(Collected data entries)
▼

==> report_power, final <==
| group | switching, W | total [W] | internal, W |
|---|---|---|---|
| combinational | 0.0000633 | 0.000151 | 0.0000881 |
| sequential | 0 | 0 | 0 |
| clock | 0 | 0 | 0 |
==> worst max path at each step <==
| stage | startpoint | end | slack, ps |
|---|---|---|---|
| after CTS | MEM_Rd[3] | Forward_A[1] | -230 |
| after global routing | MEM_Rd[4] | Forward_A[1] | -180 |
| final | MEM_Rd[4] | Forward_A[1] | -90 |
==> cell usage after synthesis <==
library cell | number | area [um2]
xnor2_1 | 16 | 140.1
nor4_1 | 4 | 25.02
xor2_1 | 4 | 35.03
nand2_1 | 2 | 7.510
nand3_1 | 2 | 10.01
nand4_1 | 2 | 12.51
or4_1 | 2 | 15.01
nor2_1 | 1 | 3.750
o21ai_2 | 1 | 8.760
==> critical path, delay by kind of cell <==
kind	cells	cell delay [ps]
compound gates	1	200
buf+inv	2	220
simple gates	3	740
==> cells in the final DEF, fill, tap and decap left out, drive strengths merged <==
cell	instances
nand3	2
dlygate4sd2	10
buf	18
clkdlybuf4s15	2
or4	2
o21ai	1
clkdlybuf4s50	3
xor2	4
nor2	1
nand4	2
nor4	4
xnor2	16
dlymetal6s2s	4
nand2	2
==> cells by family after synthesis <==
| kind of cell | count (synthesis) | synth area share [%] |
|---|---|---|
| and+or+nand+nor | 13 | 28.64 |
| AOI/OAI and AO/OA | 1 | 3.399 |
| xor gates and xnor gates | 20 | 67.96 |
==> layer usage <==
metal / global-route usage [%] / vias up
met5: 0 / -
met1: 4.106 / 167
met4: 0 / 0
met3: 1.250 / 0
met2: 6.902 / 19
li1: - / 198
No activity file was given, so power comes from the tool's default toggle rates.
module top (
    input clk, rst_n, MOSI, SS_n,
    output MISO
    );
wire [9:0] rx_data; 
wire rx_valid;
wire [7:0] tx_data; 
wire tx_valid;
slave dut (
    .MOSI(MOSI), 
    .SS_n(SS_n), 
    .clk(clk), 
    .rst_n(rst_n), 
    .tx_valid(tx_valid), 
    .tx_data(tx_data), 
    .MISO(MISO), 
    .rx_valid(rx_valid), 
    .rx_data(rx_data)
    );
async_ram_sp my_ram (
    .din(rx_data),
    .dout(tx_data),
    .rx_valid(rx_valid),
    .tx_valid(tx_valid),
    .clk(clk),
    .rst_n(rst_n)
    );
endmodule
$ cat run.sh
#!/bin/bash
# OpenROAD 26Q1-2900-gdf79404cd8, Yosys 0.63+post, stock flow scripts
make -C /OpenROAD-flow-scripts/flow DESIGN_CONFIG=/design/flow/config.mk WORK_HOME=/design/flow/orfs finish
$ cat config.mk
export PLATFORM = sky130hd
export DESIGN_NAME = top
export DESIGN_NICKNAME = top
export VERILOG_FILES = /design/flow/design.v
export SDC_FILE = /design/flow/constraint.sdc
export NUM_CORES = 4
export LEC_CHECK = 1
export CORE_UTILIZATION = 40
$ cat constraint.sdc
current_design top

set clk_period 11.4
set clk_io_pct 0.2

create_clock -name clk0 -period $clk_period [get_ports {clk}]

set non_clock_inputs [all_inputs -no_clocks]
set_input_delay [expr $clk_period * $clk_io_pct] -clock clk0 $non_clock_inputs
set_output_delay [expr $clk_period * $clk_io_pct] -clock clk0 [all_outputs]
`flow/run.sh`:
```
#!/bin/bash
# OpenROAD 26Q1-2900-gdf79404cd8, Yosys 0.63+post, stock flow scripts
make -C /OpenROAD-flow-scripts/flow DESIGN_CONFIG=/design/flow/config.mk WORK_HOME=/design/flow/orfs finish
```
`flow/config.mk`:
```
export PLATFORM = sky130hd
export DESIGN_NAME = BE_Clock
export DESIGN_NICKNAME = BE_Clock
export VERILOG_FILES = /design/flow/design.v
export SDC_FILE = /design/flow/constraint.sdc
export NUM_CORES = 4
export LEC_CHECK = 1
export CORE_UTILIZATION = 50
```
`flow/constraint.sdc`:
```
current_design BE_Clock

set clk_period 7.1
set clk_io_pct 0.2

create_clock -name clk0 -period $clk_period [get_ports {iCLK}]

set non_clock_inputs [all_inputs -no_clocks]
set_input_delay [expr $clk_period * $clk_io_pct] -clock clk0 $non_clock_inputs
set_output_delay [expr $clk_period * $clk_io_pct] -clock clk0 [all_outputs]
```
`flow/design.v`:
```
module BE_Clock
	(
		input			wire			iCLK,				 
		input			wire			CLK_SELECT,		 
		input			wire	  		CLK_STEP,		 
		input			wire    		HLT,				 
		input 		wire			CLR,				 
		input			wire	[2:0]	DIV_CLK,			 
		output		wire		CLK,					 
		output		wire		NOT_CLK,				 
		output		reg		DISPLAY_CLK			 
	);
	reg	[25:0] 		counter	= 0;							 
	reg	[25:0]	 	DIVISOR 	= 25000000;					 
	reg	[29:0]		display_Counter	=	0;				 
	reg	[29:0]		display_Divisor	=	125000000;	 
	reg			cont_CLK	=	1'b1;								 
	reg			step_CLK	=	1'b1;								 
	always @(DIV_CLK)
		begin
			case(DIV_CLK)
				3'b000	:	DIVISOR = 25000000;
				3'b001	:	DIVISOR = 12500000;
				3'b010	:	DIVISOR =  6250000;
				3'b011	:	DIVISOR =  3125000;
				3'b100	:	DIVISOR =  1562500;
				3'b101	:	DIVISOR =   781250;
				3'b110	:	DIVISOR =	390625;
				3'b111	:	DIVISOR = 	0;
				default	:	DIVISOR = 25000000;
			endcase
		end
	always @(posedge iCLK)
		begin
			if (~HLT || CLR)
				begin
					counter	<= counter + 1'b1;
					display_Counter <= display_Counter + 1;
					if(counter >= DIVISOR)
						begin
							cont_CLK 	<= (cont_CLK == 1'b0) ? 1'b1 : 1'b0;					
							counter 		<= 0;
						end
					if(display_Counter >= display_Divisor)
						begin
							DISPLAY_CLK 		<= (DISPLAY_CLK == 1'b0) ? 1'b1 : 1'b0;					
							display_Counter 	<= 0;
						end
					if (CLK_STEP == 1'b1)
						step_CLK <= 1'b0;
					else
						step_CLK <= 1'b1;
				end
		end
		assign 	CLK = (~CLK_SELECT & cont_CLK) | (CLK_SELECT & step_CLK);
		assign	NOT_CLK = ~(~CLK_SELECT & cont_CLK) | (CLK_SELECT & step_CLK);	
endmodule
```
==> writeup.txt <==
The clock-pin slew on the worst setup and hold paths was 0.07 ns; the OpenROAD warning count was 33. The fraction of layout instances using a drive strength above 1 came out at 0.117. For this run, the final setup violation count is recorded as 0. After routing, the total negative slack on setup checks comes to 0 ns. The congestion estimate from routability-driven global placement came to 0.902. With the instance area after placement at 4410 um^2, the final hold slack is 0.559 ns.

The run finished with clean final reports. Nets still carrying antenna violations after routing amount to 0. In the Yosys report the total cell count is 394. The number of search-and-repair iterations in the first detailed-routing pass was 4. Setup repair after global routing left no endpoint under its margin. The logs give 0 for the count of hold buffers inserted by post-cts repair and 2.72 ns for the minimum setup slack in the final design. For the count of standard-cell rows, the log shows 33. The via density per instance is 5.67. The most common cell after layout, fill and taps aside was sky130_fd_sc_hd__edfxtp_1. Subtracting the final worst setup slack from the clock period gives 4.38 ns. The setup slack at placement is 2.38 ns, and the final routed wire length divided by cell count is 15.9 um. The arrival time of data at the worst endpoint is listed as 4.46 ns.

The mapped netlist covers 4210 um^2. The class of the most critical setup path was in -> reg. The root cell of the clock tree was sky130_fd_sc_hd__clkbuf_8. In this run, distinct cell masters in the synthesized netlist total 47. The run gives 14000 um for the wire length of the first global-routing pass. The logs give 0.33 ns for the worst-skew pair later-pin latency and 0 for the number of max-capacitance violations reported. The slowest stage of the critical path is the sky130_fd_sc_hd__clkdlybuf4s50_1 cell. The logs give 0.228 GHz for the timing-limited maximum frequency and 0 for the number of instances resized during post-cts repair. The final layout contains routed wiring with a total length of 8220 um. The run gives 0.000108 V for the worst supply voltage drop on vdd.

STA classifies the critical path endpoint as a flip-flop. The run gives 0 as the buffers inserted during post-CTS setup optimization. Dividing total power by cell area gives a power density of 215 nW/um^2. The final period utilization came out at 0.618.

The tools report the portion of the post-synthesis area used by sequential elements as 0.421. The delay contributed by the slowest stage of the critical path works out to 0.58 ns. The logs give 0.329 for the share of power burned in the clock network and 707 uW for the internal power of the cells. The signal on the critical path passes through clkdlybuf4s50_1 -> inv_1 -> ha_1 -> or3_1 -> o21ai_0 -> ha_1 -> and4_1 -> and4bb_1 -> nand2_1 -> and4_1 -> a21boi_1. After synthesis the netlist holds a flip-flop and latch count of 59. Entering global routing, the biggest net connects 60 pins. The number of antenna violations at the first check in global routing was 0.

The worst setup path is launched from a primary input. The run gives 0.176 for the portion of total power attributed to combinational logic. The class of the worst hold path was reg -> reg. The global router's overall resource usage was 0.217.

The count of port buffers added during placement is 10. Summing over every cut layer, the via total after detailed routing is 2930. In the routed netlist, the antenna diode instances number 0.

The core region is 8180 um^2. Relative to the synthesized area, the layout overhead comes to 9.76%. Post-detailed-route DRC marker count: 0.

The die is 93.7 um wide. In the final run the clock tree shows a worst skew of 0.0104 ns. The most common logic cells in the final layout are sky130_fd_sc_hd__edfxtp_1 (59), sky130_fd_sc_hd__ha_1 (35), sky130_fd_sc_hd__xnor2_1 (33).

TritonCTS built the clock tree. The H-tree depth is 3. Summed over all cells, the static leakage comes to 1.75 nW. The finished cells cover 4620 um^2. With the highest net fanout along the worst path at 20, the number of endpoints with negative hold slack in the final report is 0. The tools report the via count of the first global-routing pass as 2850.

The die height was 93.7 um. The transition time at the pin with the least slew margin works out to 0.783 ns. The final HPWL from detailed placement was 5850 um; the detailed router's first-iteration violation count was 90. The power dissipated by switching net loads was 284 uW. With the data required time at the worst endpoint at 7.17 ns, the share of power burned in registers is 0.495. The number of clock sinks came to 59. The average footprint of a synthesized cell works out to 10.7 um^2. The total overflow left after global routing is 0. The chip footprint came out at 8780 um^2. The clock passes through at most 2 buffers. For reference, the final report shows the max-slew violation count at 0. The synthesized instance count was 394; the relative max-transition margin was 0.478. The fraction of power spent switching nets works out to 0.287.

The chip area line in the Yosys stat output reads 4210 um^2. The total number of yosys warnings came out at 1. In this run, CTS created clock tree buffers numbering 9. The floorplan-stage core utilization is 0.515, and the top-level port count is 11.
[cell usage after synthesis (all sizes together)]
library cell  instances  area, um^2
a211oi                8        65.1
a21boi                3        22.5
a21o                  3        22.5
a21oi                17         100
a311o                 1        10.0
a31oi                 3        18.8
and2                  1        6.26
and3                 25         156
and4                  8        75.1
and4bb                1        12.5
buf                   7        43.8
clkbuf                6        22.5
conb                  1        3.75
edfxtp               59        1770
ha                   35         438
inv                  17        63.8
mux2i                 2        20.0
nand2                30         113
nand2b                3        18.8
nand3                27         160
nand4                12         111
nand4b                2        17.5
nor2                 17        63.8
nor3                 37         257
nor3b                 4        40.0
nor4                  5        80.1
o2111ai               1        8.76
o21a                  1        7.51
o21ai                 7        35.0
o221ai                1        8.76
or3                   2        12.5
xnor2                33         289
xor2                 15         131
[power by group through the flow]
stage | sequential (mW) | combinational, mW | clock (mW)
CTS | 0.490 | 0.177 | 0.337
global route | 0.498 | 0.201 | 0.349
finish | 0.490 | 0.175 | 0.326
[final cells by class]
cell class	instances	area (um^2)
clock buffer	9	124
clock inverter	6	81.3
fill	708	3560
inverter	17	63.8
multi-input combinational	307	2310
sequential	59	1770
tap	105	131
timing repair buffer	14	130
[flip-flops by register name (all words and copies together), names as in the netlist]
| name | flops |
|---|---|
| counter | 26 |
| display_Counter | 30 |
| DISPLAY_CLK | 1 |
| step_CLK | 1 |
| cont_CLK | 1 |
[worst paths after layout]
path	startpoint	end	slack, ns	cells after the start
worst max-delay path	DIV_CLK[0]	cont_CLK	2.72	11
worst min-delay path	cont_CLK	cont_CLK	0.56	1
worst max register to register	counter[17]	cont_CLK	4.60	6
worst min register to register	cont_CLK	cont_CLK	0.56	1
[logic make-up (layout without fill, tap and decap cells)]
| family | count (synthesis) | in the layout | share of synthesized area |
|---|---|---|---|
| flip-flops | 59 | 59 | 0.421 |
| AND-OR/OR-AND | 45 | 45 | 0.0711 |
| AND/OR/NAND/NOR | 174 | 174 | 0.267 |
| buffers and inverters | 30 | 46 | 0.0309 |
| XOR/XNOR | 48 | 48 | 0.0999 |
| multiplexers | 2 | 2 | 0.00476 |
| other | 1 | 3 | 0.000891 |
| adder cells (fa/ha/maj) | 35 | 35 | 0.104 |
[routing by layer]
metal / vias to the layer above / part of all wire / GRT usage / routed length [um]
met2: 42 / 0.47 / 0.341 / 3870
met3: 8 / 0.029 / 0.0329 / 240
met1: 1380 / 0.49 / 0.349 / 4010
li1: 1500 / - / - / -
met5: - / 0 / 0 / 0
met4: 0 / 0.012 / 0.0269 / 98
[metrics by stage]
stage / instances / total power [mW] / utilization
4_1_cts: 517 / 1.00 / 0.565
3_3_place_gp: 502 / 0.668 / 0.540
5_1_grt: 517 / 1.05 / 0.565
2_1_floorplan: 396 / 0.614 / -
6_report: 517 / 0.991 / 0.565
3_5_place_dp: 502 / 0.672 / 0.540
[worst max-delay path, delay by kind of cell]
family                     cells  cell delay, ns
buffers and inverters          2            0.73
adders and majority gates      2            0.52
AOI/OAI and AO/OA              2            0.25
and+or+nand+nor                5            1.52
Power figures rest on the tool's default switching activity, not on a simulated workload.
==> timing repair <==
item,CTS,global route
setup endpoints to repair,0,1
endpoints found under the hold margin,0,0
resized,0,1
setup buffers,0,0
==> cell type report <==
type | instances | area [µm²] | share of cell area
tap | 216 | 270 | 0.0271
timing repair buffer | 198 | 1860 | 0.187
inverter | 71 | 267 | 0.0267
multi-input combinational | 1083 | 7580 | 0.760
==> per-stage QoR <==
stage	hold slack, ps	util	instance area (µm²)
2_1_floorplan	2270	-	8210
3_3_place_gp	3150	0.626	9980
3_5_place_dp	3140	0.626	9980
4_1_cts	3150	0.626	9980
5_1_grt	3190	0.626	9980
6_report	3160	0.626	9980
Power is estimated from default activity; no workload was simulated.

▲

* _BRIEF_
All lines above with the word "type" need to be reported.

* _EXPECTED ANSWER_
==> cell type report <==
type | instances | area [µm²] | share of cell area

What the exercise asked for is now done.